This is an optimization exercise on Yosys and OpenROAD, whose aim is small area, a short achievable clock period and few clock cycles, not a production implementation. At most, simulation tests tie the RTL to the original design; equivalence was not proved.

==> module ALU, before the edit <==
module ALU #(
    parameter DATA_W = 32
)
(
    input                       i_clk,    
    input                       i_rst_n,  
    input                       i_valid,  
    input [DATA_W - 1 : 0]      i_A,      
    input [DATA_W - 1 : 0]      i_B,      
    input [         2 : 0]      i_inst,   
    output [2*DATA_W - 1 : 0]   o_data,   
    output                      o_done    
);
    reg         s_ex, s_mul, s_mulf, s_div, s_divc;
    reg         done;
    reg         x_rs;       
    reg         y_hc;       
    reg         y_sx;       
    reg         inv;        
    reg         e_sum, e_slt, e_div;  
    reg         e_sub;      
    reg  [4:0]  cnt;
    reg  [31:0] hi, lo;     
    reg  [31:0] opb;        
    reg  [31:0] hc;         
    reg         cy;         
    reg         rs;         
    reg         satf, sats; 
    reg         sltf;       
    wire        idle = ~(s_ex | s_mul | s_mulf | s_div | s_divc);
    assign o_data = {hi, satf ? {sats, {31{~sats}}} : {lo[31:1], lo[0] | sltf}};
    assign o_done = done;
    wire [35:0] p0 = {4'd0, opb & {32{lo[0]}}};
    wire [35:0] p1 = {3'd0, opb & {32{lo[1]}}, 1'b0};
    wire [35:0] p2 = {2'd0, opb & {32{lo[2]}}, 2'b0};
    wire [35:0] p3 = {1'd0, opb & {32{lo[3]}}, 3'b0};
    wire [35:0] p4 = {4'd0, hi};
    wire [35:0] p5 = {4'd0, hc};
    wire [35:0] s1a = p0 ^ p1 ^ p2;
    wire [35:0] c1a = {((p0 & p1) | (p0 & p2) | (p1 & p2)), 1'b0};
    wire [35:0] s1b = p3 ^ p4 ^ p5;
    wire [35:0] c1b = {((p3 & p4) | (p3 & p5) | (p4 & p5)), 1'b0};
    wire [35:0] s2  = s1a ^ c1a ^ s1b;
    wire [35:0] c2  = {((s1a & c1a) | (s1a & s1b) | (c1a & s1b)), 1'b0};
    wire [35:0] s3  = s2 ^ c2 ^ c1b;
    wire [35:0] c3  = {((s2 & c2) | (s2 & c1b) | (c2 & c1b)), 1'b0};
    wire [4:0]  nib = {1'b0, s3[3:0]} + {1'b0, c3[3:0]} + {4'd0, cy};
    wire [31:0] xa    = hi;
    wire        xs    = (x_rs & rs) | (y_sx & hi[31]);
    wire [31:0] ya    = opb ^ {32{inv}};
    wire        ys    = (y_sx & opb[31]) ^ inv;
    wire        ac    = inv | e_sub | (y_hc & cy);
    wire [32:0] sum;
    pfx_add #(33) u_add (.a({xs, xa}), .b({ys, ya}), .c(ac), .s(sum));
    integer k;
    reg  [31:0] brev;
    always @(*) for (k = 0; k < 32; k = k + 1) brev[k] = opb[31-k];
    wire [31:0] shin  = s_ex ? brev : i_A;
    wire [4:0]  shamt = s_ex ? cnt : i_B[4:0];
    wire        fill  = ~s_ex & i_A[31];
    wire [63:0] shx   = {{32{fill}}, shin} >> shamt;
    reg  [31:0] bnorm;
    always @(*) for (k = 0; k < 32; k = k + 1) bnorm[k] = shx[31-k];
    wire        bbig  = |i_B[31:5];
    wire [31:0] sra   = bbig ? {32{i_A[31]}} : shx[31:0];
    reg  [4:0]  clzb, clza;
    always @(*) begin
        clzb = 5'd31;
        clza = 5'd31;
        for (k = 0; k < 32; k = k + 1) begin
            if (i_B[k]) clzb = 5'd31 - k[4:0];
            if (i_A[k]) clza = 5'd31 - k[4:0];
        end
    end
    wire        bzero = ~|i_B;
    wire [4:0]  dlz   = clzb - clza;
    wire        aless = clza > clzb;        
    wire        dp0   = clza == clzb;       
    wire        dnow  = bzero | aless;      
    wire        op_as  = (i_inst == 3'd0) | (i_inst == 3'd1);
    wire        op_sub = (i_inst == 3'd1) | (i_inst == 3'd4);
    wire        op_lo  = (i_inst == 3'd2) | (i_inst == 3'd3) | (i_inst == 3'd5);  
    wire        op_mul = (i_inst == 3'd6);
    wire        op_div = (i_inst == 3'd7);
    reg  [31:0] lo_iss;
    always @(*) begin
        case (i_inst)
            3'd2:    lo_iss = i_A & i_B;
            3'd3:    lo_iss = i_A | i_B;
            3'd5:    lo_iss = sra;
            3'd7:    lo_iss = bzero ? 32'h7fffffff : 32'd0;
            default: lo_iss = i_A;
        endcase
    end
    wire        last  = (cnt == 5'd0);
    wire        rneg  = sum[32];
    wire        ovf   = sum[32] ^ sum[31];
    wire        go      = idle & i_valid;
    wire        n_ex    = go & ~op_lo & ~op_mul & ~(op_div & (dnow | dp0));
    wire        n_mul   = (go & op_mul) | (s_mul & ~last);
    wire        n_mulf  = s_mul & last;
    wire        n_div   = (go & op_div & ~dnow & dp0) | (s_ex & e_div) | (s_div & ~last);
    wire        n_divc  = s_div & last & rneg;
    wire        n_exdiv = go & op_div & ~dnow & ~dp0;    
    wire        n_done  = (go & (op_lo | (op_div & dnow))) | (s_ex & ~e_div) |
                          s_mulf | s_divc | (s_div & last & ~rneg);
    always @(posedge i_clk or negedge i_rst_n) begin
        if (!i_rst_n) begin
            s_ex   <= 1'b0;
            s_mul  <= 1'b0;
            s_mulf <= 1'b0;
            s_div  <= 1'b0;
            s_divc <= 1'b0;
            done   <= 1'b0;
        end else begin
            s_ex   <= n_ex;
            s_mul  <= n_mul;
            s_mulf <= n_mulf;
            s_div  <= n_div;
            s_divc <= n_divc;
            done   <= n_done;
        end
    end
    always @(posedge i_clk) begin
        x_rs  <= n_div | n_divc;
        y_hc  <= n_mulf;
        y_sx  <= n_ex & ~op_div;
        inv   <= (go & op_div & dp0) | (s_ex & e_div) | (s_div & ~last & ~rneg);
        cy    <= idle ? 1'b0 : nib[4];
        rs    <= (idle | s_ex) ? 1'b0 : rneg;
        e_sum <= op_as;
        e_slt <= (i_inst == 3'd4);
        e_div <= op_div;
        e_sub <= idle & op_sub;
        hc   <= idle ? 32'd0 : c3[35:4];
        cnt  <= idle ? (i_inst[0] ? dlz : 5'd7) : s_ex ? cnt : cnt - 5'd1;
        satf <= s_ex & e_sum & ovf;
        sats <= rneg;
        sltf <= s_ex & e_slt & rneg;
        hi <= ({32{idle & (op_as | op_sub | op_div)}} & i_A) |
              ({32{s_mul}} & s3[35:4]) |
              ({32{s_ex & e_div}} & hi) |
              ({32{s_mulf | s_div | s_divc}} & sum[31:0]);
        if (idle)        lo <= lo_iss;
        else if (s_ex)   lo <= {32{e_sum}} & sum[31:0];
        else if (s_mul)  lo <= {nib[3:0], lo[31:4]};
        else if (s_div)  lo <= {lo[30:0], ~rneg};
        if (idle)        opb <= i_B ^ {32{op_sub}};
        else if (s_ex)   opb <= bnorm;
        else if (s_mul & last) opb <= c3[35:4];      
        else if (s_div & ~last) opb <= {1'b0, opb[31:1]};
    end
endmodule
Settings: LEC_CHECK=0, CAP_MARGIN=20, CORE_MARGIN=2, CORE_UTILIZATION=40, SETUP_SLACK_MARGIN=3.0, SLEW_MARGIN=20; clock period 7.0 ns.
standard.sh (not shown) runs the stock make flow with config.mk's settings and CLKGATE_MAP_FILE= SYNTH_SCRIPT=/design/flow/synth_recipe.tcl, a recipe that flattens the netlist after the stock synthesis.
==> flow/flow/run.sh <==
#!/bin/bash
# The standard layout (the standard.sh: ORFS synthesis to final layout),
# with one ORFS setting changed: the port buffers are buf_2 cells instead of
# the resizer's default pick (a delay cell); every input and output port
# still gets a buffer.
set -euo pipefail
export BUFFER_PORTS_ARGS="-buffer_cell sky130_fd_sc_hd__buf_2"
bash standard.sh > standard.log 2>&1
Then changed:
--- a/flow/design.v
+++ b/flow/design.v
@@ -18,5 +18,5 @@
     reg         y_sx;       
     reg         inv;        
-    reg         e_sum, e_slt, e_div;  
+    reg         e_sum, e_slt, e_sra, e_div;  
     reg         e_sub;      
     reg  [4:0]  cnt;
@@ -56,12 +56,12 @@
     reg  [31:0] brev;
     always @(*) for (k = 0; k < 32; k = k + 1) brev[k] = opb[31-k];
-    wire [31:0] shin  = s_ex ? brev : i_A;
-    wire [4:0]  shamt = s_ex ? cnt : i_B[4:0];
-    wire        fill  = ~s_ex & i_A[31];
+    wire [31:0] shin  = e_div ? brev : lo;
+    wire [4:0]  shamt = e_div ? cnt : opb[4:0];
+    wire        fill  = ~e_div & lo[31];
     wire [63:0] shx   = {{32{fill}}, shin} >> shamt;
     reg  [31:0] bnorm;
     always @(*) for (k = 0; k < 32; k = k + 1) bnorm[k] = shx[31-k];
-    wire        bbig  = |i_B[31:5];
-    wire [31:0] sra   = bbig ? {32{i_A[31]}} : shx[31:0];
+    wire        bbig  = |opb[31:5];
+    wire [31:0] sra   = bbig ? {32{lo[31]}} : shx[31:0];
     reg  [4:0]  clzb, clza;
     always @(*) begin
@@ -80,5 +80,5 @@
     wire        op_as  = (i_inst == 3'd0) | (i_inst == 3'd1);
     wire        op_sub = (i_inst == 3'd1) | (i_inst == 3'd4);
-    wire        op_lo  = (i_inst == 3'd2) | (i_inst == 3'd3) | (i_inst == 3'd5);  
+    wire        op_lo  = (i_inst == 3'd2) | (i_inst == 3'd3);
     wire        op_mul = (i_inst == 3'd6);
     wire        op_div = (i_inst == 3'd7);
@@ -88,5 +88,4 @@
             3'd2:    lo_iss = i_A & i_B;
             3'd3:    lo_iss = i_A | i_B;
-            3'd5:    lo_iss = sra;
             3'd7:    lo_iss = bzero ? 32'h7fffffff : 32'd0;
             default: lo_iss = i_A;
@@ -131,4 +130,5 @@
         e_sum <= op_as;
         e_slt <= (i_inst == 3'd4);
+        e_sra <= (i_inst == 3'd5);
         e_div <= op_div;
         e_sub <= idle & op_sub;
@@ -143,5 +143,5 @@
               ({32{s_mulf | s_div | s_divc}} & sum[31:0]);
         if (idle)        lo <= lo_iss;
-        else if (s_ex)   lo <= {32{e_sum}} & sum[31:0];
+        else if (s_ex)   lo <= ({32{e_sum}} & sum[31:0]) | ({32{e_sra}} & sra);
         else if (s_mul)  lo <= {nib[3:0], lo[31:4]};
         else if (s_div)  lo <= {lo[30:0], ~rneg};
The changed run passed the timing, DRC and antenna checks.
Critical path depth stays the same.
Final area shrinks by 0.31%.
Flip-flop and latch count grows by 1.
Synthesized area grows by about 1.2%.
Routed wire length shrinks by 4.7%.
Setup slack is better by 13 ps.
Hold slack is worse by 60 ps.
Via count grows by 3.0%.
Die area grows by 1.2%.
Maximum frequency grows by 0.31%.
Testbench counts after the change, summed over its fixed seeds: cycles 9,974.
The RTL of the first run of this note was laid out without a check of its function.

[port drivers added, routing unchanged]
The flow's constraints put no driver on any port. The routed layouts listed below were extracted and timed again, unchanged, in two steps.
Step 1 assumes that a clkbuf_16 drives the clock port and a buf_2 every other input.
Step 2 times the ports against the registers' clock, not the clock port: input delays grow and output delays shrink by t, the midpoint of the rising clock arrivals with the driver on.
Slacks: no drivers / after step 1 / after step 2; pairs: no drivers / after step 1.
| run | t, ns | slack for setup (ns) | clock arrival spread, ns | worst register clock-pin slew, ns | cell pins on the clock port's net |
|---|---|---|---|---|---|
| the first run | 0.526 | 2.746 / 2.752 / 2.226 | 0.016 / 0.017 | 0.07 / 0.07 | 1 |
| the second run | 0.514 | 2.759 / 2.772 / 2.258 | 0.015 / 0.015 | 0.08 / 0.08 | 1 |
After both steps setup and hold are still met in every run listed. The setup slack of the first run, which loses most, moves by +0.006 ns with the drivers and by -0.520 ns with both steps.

__________________________________________________

### Task brief
Using the entries above, extract exactly the span from the line with "wire [35:0] p1" to the line with "wire [35:0] s2", both lines included; leave out everything else.

### Solution
    wire [35:0] p1 = {3'd0, opb & {32{lo[1]}}, 1'b0};
    wire [35:0] p2 = {2'd0, opb & {32{lo[2]}}, 2'b0};
    wire [35:0] p3 = {1'd0, opb & {32{lo[3]}}, 3'b0};
    wire [35:0] p4 = {4'd0, hi};
    wire [35:0] p5 = {4'd0, hc};
    wire [35:0] s1a = p0 ^ p1 ^ p2;
    wire [35:0] c1a = {((p0 & p1) | (p0 & p2) | (p1 & p2)), 1'b0};
    wire [35:0] s1b = p3 ^ p4 ^ p5;
    wire [35:0] c1b = {((p3 & p4) | (p3 & p5) | (p4 & p5)), 1'b0};
    wire [35:0] s2  = s1a ^ c1a ^ s1b;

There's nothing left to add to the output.